(Collected data)
-----
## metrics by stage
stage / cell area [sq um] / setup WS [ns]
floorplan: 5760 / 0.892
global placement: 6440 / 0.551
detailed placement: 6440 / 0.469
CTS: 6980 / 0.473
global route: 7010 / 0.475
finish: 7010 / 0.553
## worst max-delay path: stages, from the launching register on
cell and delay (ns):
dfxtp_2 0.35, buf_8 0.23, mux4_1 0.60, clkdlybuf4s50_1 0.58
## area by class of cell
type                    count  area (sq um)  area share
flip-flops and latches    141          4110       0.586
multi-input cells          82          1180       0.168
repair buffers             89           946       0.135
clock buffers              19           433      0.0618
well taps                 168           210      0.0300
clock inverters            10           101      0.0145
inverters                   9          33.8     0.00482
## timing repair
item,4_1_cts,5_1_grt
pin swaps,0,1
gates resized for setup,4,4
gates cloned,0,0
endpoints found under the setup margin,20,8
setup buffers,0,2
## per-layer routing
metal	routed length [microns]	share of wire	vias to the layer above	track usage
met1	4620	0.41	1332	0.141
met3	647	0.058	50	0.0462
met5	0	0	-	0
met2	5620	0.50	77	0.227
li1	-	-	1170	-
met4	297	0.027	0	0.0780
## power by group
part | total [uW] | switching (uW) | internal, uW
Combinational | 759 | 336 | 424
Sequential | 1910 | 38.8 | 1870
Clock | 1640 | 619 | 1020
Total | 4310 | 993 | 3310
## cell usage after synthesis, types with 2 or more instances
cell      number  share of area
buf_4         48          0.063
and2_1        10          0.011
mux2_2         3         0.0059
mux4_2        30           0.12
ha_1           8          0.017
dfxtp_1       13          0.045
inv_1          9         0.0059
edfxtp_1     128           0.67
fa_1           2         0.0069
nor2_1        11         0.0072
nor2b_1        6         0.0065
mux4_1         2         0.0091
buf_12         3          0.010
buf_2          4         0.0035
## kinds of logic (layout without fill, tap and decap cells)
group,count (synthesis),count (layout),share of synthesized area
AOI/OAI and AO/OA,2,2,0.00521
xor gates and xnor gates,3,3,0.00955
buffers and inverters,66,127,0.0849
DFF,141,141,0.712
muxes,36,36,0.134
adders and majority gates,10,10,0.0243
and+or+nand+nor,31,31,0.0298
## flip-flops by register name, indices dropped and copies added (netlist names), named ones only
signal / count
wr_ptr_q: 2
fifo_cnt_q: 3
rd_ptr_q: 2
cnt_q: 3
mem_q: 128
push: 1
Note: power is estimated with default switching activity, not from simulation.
--- config.mk ---
export PLATFORM = sky130hd
export DESIGN_NAME = parking_controller_multi
export DESIGN_NICKNAME = d
export VERILOG_FILES = /design/src/rtl/parking_controller_multi.sv
export SDC_FILE = /design/constraint.sdc
export NUM_CORES = 1
export LEC_CHECK = 0
export CAP_MARGIN = 25
export CORE_AREA = 2 2 68 70
export DETAILED_ROUTE_END_ITERATION = 8
export DIE_AREA = 0 0 70 72
export PLACE_DENSITY = 0.58
export SKIP_LAST_GASP = 1
export SLEW_MARGIN = 20
export SYNTH_ARGS = -nofsm -noshare
export SYNTH_HDL_FRONTEND = slang
export SYNTH_SLANG_ARGS = --single-unit
--- constraint.sdc ---
create_clock -name clk -period 5.05 [get_ports clk]
set_clock_uncertainty 0.1 [all_clocks]
set_input_delay 0.505 -clock clk [delete_from_list [all_inputs] [get_ports clk]]
set_output_delay 0.505 -clock clk [all_outputs]
set_load 0.02 [all_outputs]
--- src/rtl/parking_controller_multi.sv ---
// rtl/parking_controller_multi.sv - multi-slot parking gate controller
// Occupancy tracking, two-field password check with timeout, lockout and blinking LEDs.
module parking_controller_multi #(
  parameter int                  CAPACITY       = 8,
  parameter int                  PW_WIDTH       = 4,
  parameter logic [PW_WIDTH-1:0] PASS_1         = PW_WIDTH'(1),
  parameter logic [PW_WIDTH-1:0] PASS_2         = PW_WIDTH'(2),
  parameter int                  TIMEOUT_CYCLES = 32,
  parameter int                  MAX_TRIES      = 3,
  parameter int                  LOCK_CYCLES    = 64,
  parameter int                  BLINK_DIV      = 4
) (
  input  logic                             clk,
  input  logic                             reset,
  input  logic                             sensor_entrance,
  input  logic                             sensor_exit,
  input  logic                             car_depart,
  input  logic [PW_WIDTH-1:0]              password_1,
  input  logic [PW_WIDTH-1:0]              password_2,
  input  logic                             pass_valid,
  output logic                             gate_open,
  output logic                             GREEN_LED,
  output logic                             RED_LED,
  output logic                             alarm,
  output logic                             full,
  output logic [$clog2(CAPACITY+1)-1:0]    occupancy
);

  localparam int OW   = $clog2(CAPACITY + 1);
  localparam int TMAX = (TIMEOUT_CYCLES > LOCK_CYCLES) ? TIMEOUT_CYCLES : LOCK_CYCLES;
  localparam int TW   = $clog2(TMAX + 1);
  localparam int RW   = $clog2(MAX_TRIES + 1);
  localparam int DW   = (BLINK_DIV > 1) ? $clog2(BLINK_DIV) : 1;
  localparam logic [OW-1:0] CAP = OW'(CAPACITY);

  typedef enum logic [2:0] {
    S_IDLE   = 3'd0,
    S_WAIT   = 3'd1,
    S_WRONG  = 3'd2,
    S_RIGHT  = 3'd3,
    S_LOCKED = 3'd4
  } state_t;

  state_t        state_q, state_d;
  logic [TW-1:0] timer_q, timer_d;
  logic [RW-1:0] tries_q, tries_d;
  logic [OW-1:0] occ_q, occ_d;
  logic [DW-1:0] div_q, div_d;
  logic          phase_q, phase_d;
  logic          full_q, full_d;
  logic          gate_q, gate_d;
  logic          alarm_q, alarm_d;
  logic          green_q, green_d;
  logic          red_q, red_d;
  logic          match, inc, dec;

  always_comb begin
    state_d = state_q;
    timer_d = timer_q;
    tries_d = tries_q;
    match   = pass_valid && (password_1 == PASS_1) && (password_2 == PASS_2);

    // Saturating occupancy; an entry and a departure in one cycle cancel out.
    inc   = (state_q == S_RIGHT) && sensor_exit;
    dec   = car_depart && (occ_q != '0);
    occ_d = occ_q;
    if (inc && !dec && occ_q != CAP) occ_d = occ_q + OW'(1);
    else if (dec && !inc)            occ_d = occ_q - OW'(1);
    full_d = (occ_d == CAP);

    case (state_q)
      S_IDLE: begin
        if (sensor_entrance && !full_q) begin
          state_d = S_WAIT;
          timer_d = '0;
          tries_d = '0;
        end
      end
      S_WAIT, S_WRONG: begin
        timer_d = timer_q + TW'(1);
        if (match) begin
          state_d = S_RIGHT;
        end else if (pass_valid) begin
          tries_d = tries_q + RW'(1);
          timer_d = '0;
          state_d = (tries_d == RW'(MAX_TRIES)) ? S_LOCKED : S_WRONG;
        end else if (timer_q == TW'(TIMEOUT_CYCLES - 1)) begin
          state_d = S_IDLE;
        end
      end
      S_RIGHT: begin
        if (sensor_exit) begin
          if (sensor_entrance && occ_d != CAP) begin
            state_d = S_WAIT;
            timer_d = '0;
            tries_d = '0;
          end else begin
            state_d = S_IDLE;
          end
        end
      end
      S_LOCKED: begin
        if (timer_q == TW'(LOCK_CYCLES - 1)) begin
          state_d = S_IDLE;
          timer_d = '0;
          tries_d = '0;
        end else begin
          timer_d = timer_q + TW'(1);
        end
      end
      default: state_d = S_IDLE;
    endcase

    // Blink divider restarts on every state change so blinking begins dark.
    div_d   = div_q + DW'(1);
    phase_d = phase_q;
    if (state_d != state_q) begin
      div_d   = '0;
      phase_d = 1'b0;
    end else if (div_q == DW'(BLINK_DIV - 1)) begin
      div_d   = '0;
      phase_d = ~phase_q;
    end

    gate_d  = (state_d == S_RIGHT);
    alarm_d = (state_d == S_LOCKED);
    green_d = (state_d == S_RIGHT) && phase_d;
    case (state_d)
      S_IDLE:   red_d = full_d;
      S_WAIT:   red_d = 1'b1;
      S_WRONG:  red_d = phase_d;
      S_LOCKED: red_d = phase_d;
      default:  red_d = 1'b0;
    endcase
  end

  always_ff @(posedge clk or posedge reset) begin
    if (reset) begin
      state_q <= S_IDLE;
      timer_q <= '0;
      tries_q <= '0;
      occ_q   <= '0;
      div_q   <= '0;
      phase_q <= 1'b0;
      full_q  <= 1'b0;
      gate_q  <= 1'b0;
      alarm_q <= 1'b0;
      green_q <= 1'b0;
      red_q   <= 1'b0;
    end else begin
      state_q <= state_d;
      timer_q <= timer_d;
      tries_q <= tries_d;
      occ_q   <= occ_d;
      div_q   <= div_d;
      phase_q <= phase_d;
      full_q  <= full_d;
      gate_q  <= gate_d;
      alarm_q <= alarm_d;
      green_q <= green_d;
      red_q   <= red_d;
    end
  end

  assign gate_open = gate_q;
  assign alarm     = alarm_q;
  assign GREEN_LED = green_q;
  assign RED_LED   = red_q;
  assign full      = full_q;
  assign occupancy = occ_q;

endmodule

==> Yosys cells after proc, flatten, opt, wreduce, memory -nomap -nowiden <==
Cells that the tools add are included.
Widths: inputs -> output; s select.
{ "totals": {"ramBits": 0, "latchBits": 0, "n_memories": 0, "output_inout_bits": 9, "mem_bits_ro": 0, "regBits": 24} }
{ "classes": {"bitwise": 1, "n_reduce_logical": 21, "magnitude_cmp": 0, "mux": 30, "n_addsub": 5, "shifts": 0, "div": 0, "eq_ne": 24, "mul": 0} }
{ "op_table": {"columns": ["op", "count"], "rows": [
  ["$mux 7", 6],
  ["$pmux 7 s4", 1],
  ["$mux 3", 7],
  ["$mux 2", 8],
  ["$eq 3x2->1 const B", 4],
  ["$pmux 3 s4", 1],
  ["$logic_and 1x1->1", 10],
  ["$ne 2x2->1 const B", 5],
  ["$mux 4", 2],
  ["$ne 4x4->1 const B", 2],
  ["$pmux 2 s4", 1],
  ["$reduce_bool 4->1", 2],
  ["$add 7x1->7 const B", 1],
  ["$eq 7x5->1 const B", 1],
  ["$eq 7x6->1 const B", 1],
  ["$reduce_and 7->1", 1],
  ["$eq 3x1->1 const B", 2],
  ["$eq 3x3->1 const B", 2],
  ["$logic_not 3->1", 2],
  ["$add 2x1->2 const B", 2],
  ["$add 4x1->4 const B", 1],
  ["$eq 2x2->1 const B", 2],
  ["$eq 4x1->1 const B", 1],
  ["$eq 4x2->1 const B", 1],
  ["10 further kinds", 15]
]} }

==> Depth between registers and ports, before layout <==
{ "logic_depth": {"ltp_word": 14, "depth_mapped": 8, "mapped_depth_nobuf": 8} }

==> Worst setup path after synthesis <==
Ideal clock, no wire load.
{ "synth_path": {"path_type": "reg2reg", "from": "reg occ_q[1] (netlist: occupancy[1])", "to": "reg div_q[0]", "synth_period_minus_slack_ns": 2.674, "path_buffers": 0, "arrival_time_ns": 2.453, "t_required_ns": 4.830, "setup_slack_ns": 2.376, "path_stages_with_launch": 9, "setup_time_ns": 0.120, "cell_sequence": "dfrtp_1 inv_1 ha_1 nor2b_1 or3_1 a22o_4 a2111oi_4 nor3_2 o211a_1"} }
{ "synth_between": {"elab_chain_len": 13, "elab_cells_between_ends": 18} }
{ "synth_rtl": {"columns": ["element", "line", "rtl"], "rows": [
  ["start, declared", "47", "logic [OW-1:0] occ_q, occ_d;"],
  ["start signal, assigned", "142", "occ_q <= '0;"],
  ["start signal, assigned", "154", "occ_q <= occ_d;"],
  ["branches (longest 5 deep; another with $sub 4x1->4)", null, null],
  ["$mux 4 *", "67", "if (inc && !dec && occ_q != CAP) occ_d = occ_q + OW'(1);"],
  ["$ne 4x4->1 *", "93", "if (sensor_entrance && occ_d != CAP) begin"],
  ["$logic_and 1x1->1 *", "93", null],
  ["$mux 1 *", "93", null],
  ["$mux 3 *", "92", "if (sensor_exit) begin"],
  ["$pmux 3 s4 *", "71", "case (state_q)"],
  ["$ne 3x3->1 *", "117", "if (state_d != state_q) begin"],
  ["$mux 2 *", "117", null],
  ["net div_d[0]", "48", "logic [DW-1:0] div_q, div_d;"],
  ["end signal, assigned", "155", "div_q <= div_d;"],
  ["end, declared", "48", null]
]} }
Mark *: on every way through the listed nets, which the timed path passes.
A chain may end at the register's enable or synchronous reset.

==> Worst setup path in the final report <==
{ "layout_path": {"from": "reg occ_q[1] (netlist: occupancy[1])", "to": "reg tries_q[1]"} }
{ "layout_between": {"elab_chain_len": 10, "elab_cells_between_ends": 15} }
{ "layout_rtl": {"columns": ["element", "line", "rtl"], "rows": [
  ["branches (longest 5 deep; another with $sub 4x1->4)", null, null],
  ["$mux 4 *", "67", null],
  ["$ne 4x4->1 *", "93", null],
  ["$logic_and 1x1->1 *", "93", null],
  ["$ne 2x1->1 (no source line) *", null, null],
  ["$reduce_and 7->1 (no source line) *", null, null],
  ["end signal, assigned", "153", "tries_q <= tries_d;"],
  ["end, declared", "46", "logic [RW-1:0] tries_q, tries_d;"]
]} }
Mark *: on every way between the ends.

==> results.sh <==
export IMPL_num_antenna_cells=0
export IMPL_clock_sinks=24
export IMPL_yosysUniqueCellTypes=59
export IMPL_dr_max_layer_used="met4"
export IMPL_layout_drive_gt1_share_pct=10.94
export IMPL_max_slew_margin_pct=55.31
export IMPL_cts_buffers=3
export IMPL_finalHoldViolCount=0
export IMPL_cp_end_kind="flip-flop"
export IMPL_drc=0
export IMPL_required_ps=5110
export IMPL_criticalPathCategory="reg -> reg"
export IMPL_start_util_pct=38.64
export IMPL_wl_met3_um=77
export IMPL_status="finished clean"
export IMPL_multi_input_area_um2=967.2
export IMPL_place_inst=239
export IMPL_cts_tree="built"
export IMPL_setup_tns_ps=0
export IMPL_via_count=1380
export IMPL_routedWlPerCell_um=15.55
export IMPL_grt_pass1_vias=1478
export IMPL_fin_crit_ps=2906
export IMPL_crit_fanout=9
export IMPL_drt_first_pass_iters=4
export IMPL_critPathTopFamily="compound AO/OA/AOI/OAI gates"
export IMPL_netlist_area_leader_share_pct=36.45
export IMPL_cp_arrival_ps=2970
export IMPL_cts_buffer_depth=2
export IMPL_power_total_uw=1098
export IMPL_start_kind="flip-flop"
export IMPL_yosys_top_cells_area="dfrtp_1 36%, ha_1 3.8%, inv_1 3.6%"
export IMPL_port_buffers=22
export IMPL_syn_nets=189
export IMPL_irDropWorstVdd_mv=0.1840
export IMPL_met1_length_um=1621
export IMPL_grt_usage_pct=16.38
export IMPL_final_nets=212
export IMPL_power_density_nw_per_um2=553.5
export IMPL_die_y_um=72
export IMPL_grt_max_degree=25
export IMPL_hp_class="reg -> reg"
export IMPL_crit_slowest_cell="nor2b_1"
export IMPL_ff_latch_area_um2=600.6
export IMPL_yosys_area_top_type="dfrtp_1"
export IMPL_stdcell_count=244
export IMPL_grt_setup_unrepaired="false"
export IMPL_overflow=0
export IMPL_yosysWarnings=0
export IMPL_clockRootBuffer="clkbuf_8"
export IMPL_worstSkewPairLatency_ps=270
export IMPL_fmax_mhz=344.1
export IMPL_route_met2_wl_um=2044
export IMPL_avgSynthCellArea_um2=9.693
export IMPL_ctsHoldBuffers=0
export IMPL_drtIter0Drc=23
export IMPL_postCtsSetupBuffers=0
export IMPL_crit_path_cell_trace="inv_1, ha_1, nor2b_1, o211ai_1, o2111ai_1, a211oi_4, a211oi_2, mux2_1"
export IMPL_post_route_period_util_pct=57.55
export IMPL_syn_inst=170
export IMPL_ys_seq_area_share_pct=36.45
export IMPL_gp_congestion=0.7892
export IMPL_fp_dieW_um=70
export IMPL_syn2layout_area_growth_pct=20.35
export IMPL_num_fill_cells=408
export IMPL_max_cap_violations=0
export IMPL_slew_violations=0
export IMPL_cts_resized=0
export IMPL_crit_path_max_incr_delay_ps=500
export IMPL_num_rows=24
export IMPL_cp_num_buf_inv=1
export IMPL_syn_area_um2=1648
export IMPL_ant_nets=0
export IMPL_h_tree_depth=1
export IMPL_fp_coreArea_um2=4264
export IMPL_pin_count=23
export IMPL_final_cell_mix="24 x dfrtp_1, 22 x clkdlybuf4s50_1, 16 x inv_1"
export IMPL_grt_pass1_wl_um=6658
export IMPL_reg2reg_slack_ps=2140
export IMPL_synth_ff_type="dfrtp_1"
export IMPL_setup_viol=0
export IMPL_worstMarginPinSlew_ps=668.6
export IMPL_antenna_found_initial=0
export IMPL_avgViaCountPerCell=5.656
export IMPL_clk_pin_slew_ps=90
export IMPL_die_area_um2=5040
export IMPL_p_leak_uw=0.0008171
export IMPL_final_common_cell="dfrtp_1"
export IMPL_async_flop_share_pct=100.0
export IMPL_synth_seq_cells=24
export IMPL_routed_wl_um=3795
export IMPL_hpwl_um=2914
export IMPL_synth_edf_count=0
### src/rtl/max7219_spi_receiver_if.sv
// +--------------------------------------------------------------------+
// | max7219_spi_receiver_if : 3-wire SPI link to the display receiver   |
// | Rev 1.0                                                             |
// +--------------------------------------------------------------------+
`default_nettype none

interface max7219_spi_receiver_if;
  logic cs;
  logic sclk;
  logic mosi;

  modport master (output cs, output sclk, output mosi);
  modport slave  (input  cs, input  sclk, input  mosi);
endinterface

`default_nettype wire

### src/rtl/max7219_spi_receiver.sv
// +--------------------------------------------------------------------+
// | max7219_spi_receiver : oversampled SPI slave + MAX7219 register file |
// | Rev 1.0                                                             |
// +--------------------------------------------------------------------+
`default_nettype none

module max7219_spi_receiver #(
  parameter int SYNC_STAGES = 2,
  parameter int NUM_DIGITS  = 8
) (
  input  wire logic                   clk,
  input  wire logic                   res,
  max7219_spi_receiver_if.slave       spi,
  input  wire logic [2:0]             rd_addr,
  output logic      [7:0]             rd_data,
  output logic      [7:0]             decode_mode,
  output logic      [3:0]             intensity,
  output logic      [2:0]             scan_limit,
  output logic                        shutdown_n,
  output logic                        display_test,
  output logic                        word_strobe,
  output logic      [3:0]             word_addr,
  output logic      [7:0]             word_data,
  output logic                        short_frame
);

  localparam logic [3:0] c_num_digits = 4'(NUM_DIGITS);
  localparam logic [4:0] c_full_word  = 5'd16;

  logic [SYNC_STAGES-1:0] r_cs_sync;
  logic [SYNC_STAGES-1:0] r_sclk_sync;
  logic [SYNC_STAGES-1:0] r_mosi_sync;
  logic                   r_cs_d;
  logic                   r_sclk_d;
  // Only the low 12 bits of the 16-bit word are ever decoded, so the
  // upper nibble is shifted out immediately instead of being stored.
  logic [11:0]            r_sr;
  logic [4:0]             r_bit_cnt;
  logic [7:0]             r_digit [8];
  logic [7:0]             r_decode_mode;
  logic [3:0]             r_intensity;
  logic [2:0]             r_scan_limit;
  logic                   r_shutdown_n;
  logic                   r_display_test;
  logic                   r_word_strobe;
  logic                   r_short_frame;
  logic [3:0]             r_word_addr;
  logic [7:0]             r_word_data;

  logic       w_cs_s;
  logic       w_sclk_s;
  logic       w_mosi_s;
  logic       w_cs_fall;
  logic       w_cs_rise;
  logic       w_sclk_rise;
  logic       w_shift;
  logic       w_commit;
  logic       w_short;
  logic [2:0] w_digit_idx;

  assign w_cs_s      = r_cs_sync[SYNC_STAGES-1];
  assign w_sclk_s    = r_sclk_sync[SYNC_STAGES-1];
  assign w_mosi_s    = r_mosi_sync[SYNC_STAGES-1];
  assign w_cs_fall   = r_cs_d & ~w_cs_s;
  assign w_cs_rise   = ~r_cs_d & w_cs_s;
  assign w_sclk_rise = w_sclk_s & ~r_sclk_d;
  assign w_shift     = w_sclk_rise & ~w_cs_s;
  assign w_commit    = w_cs_rise & (r_bit_cnt == c_full_word);
  assign w_short     = w_cs_rise & (r_bit_cnt != c_full_word);
  // Addresses 1..8 map to 0..7; address 8 wraps through 3'b000 - 1 = 7.
  assign w_digit_idx = r_sr[10:8] - 3'd1;

  always_ff @(posedge clk or negedge res) begin
    if (!res) begin
      r_cs_sync   <= {SYNC_STAGES{1'b1}};
      r_sclk_sync <= '0;
      r_mosi_sync <= '0;
      r_cs_d      <= 1'b1;
      r_sclk_d    <= 1'b0;
    end else begin
      r_cs_sync   <= {r_cs_sync[SYNC_STAGES-2:0], spi.cs};
      r_sclk_sync <= {r_sclk_sync[SYNC_STAGES-2:0], spi.sclk};
      r_mosi_sync <= {r_mosi_sync[SYNC_STAGES-2:0], spi.mosi};
      r_cs_d      <= w_cs_s;
      r_sclk_d    <= w_sclk_s;
    end
  end

  always_ff @(posedge clk or negedge res) begin
    if (!res) begin
      r_sr      <= '0;
      r_bit_cnt <= '0;
    end else begin
      if (w_shift) begin
        r_sr <= {r_sr[10:0], w_mosi_s};
      end
      if (w_cs_fall) begin
        r_bit_cnt <= '0;
      end else if (w_shift && (r_bit_cnt != c_full_word)) begin
        r_bit_cnt <= r_bit_cnt + 5'd1;
      end
    end
  end

  always_ff @(posedge clk or negedge res) begin
    if (!res) begin
      for (int i = 0; i < 8; i++) begin
        r_digit[i] <= '0;
      end
      r_decode_mode  <= '0;
      r_intensity    <= '0;
      r_scan_limit   <= '0;
      r_shutdown_n   <= 1'b0;
      r_display_test <= 1'b0;
      r_word_strobe  <= 1'b0;
      r_short_frame  <= 1'b0;
      r_word_addr    <= '0;
      r_word_data    <= '0;
    end else begin
      r_word_strobe <= w_commit;
      r_short_frame <= w_short;
      if (w_commit) begin
        r_word_addr <= r_sr[11:8];
        r_word_data <= r_sr[7:0];
        case (r_sr[11:8])
          4'h1, 4'h2, 4'h3, 4'h4, 4'h5, 4'h6, 4'h7, 4'h8: begin
            if (r_sr[11:8] <= c_num_digits) begin
              r_digit[w_digit_idx] <= r_sr[7:0];
            end
          end
          4'h9:    r_decode_mode  <= r_sr[7:0];
          4'hA:    r_intensity    <= r_sr[3:0];
          4'hB:    r_scan_limit   <= r_sr[2:0];
          4'hC:    r_shutdown_n   <= r_sr[0];
          4'hF:    r_display_test <= r_sr[0];
          default: ;
        endcase
      end
    end
  end

  assign rd_data      = ({1'b0, rd_addr} < c_num_digits) ? r_digit[rd_addr] : 8'h00;
  assign decode_mode  = r_decode_mode;
  assign intensity    = r_intensity;
  assign scan_limit   = r_scan_limit;
  assign shutdown_n   = r_shutdown_n;
  assign display_test = r_display_test;
  assign word_strobe  = r_word_strobe;
  assign word_addr    = r_word_addr;
  assign word_data    = r_word_data;
  assign short_frame  = r_short_frame;

endmodule

`default_nettype wire

### src/flat_wrapper.sv
// flat-port wrapper written by rule: the top's interface ports become plain ports
module max7219_spi_receiver_flat 
#(
  parameter int SYNC_STAGES = 2,
  parameter int NUM_DIGITS  = 8
)
  (clk, res, rd_addr, rd_data, decode_mode, intensity, scan_limit, shutdown_n, display_test, word_strobe, word_addr, word_data, short_frame, spi_cs, spi_sclk, spi_mosi);
  max7219_spi_receiver_if spi_i ();
  input  wire logic clk;
  input  wire logic res;
  input  wire logic [2:0] rd_addr;
  output logic      [7:0] rd_data;
  output logic      [7:0] decode_mode;
  output logic      [3:0] intensity;
  output logic      [2:0] scan_limit;
  output logic shutdown_n;
  output logic display_test;
  output logic word_strobe;
  output logic      [3:0] word_addr;
  output logic      [7:0] word_data;
  output logic short_frame;
  input wire logic [$bits(spi_i.cs)-1:0] spi_cs;
  input wire logic [$bits(spi_i.sclk)-1:0] spi_sclk;
  input wire logic [$bits(spi_i.mosi)-1:0] spi_mosi;
  assign spi_i.cs = spi_cs;
  assign spi_i.sclk = spi_sclk;
  assign spi_i.mosi = spi_mosi;
  max7219_spi_receiver #(.SYNC_STAGES(SYNC_STAGES), .NUM_DIGITS(NUM_DIGITS)) u_core (.clk(clk), .res(res), .spi(spi_i), .rd_addr(rd_addr), .rd_data(rd_data), .decode_mode(decode_mode), .intensity(intensity), .scan_limit(scan_limit), .shutdown_n(shutdown_n), .display_test(display_test), .word_strobe(word_strobe), .word_addr(word_addr), .word_data(word_data), .short_frame(short_frame));
endmodule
-----
Task directions
What is needed is a verbatim copy of every line in the records above from the one containing "red_d = 1'b0;" down to the one containing "Widths: inputs -> output; s select.", both included, and nothing more.

Solution to this task
      default:  red_d = 1'b0;
    endcase
  end

  always_ff @(posedge clk or posedge reset) begin
    if (reset) begin
      state_q <= S_IDLE;
      timer_q <= '0;
      tries_q <= '0;
      occ_q   <= '0;
      div_q   <= '0;
      phase_q <= 1'b0;
      full_q  <= 1'b0;
      gate_q  <= 1'b0;
      alarm_q <= 1'b0;
      green_q <= 1'b0;
      red_q   <= 1'b0;
    end else begin
      state_q <= state_d;
      timer_q <= timer_d;
      tries_q <= tries_d;
      occ_q   <= occ_d;
      div_q   <= div_d;
      phase_q <= phase_d;
      full_q  <= full_d;
      gate_q  <= gate_d;
      alarm_q <= alarm_d;
      green_q <= green_d;
      red_q   <= red_d;
    end
  end

  assign gate_open = gate_q;
  assign alarm     = alarm_q;
  assign GREEN_LED = green_q;
  assign RED_LED   = red_q;
  assign full      = full_q;
  assign occupancy = occ_q;

endmodule

==> Yosys cells after proc, flatten, opt, wreduce, memory -nomap -nowiden <==
Cells that the tools add are included.
Widths: inputs -> output; s select.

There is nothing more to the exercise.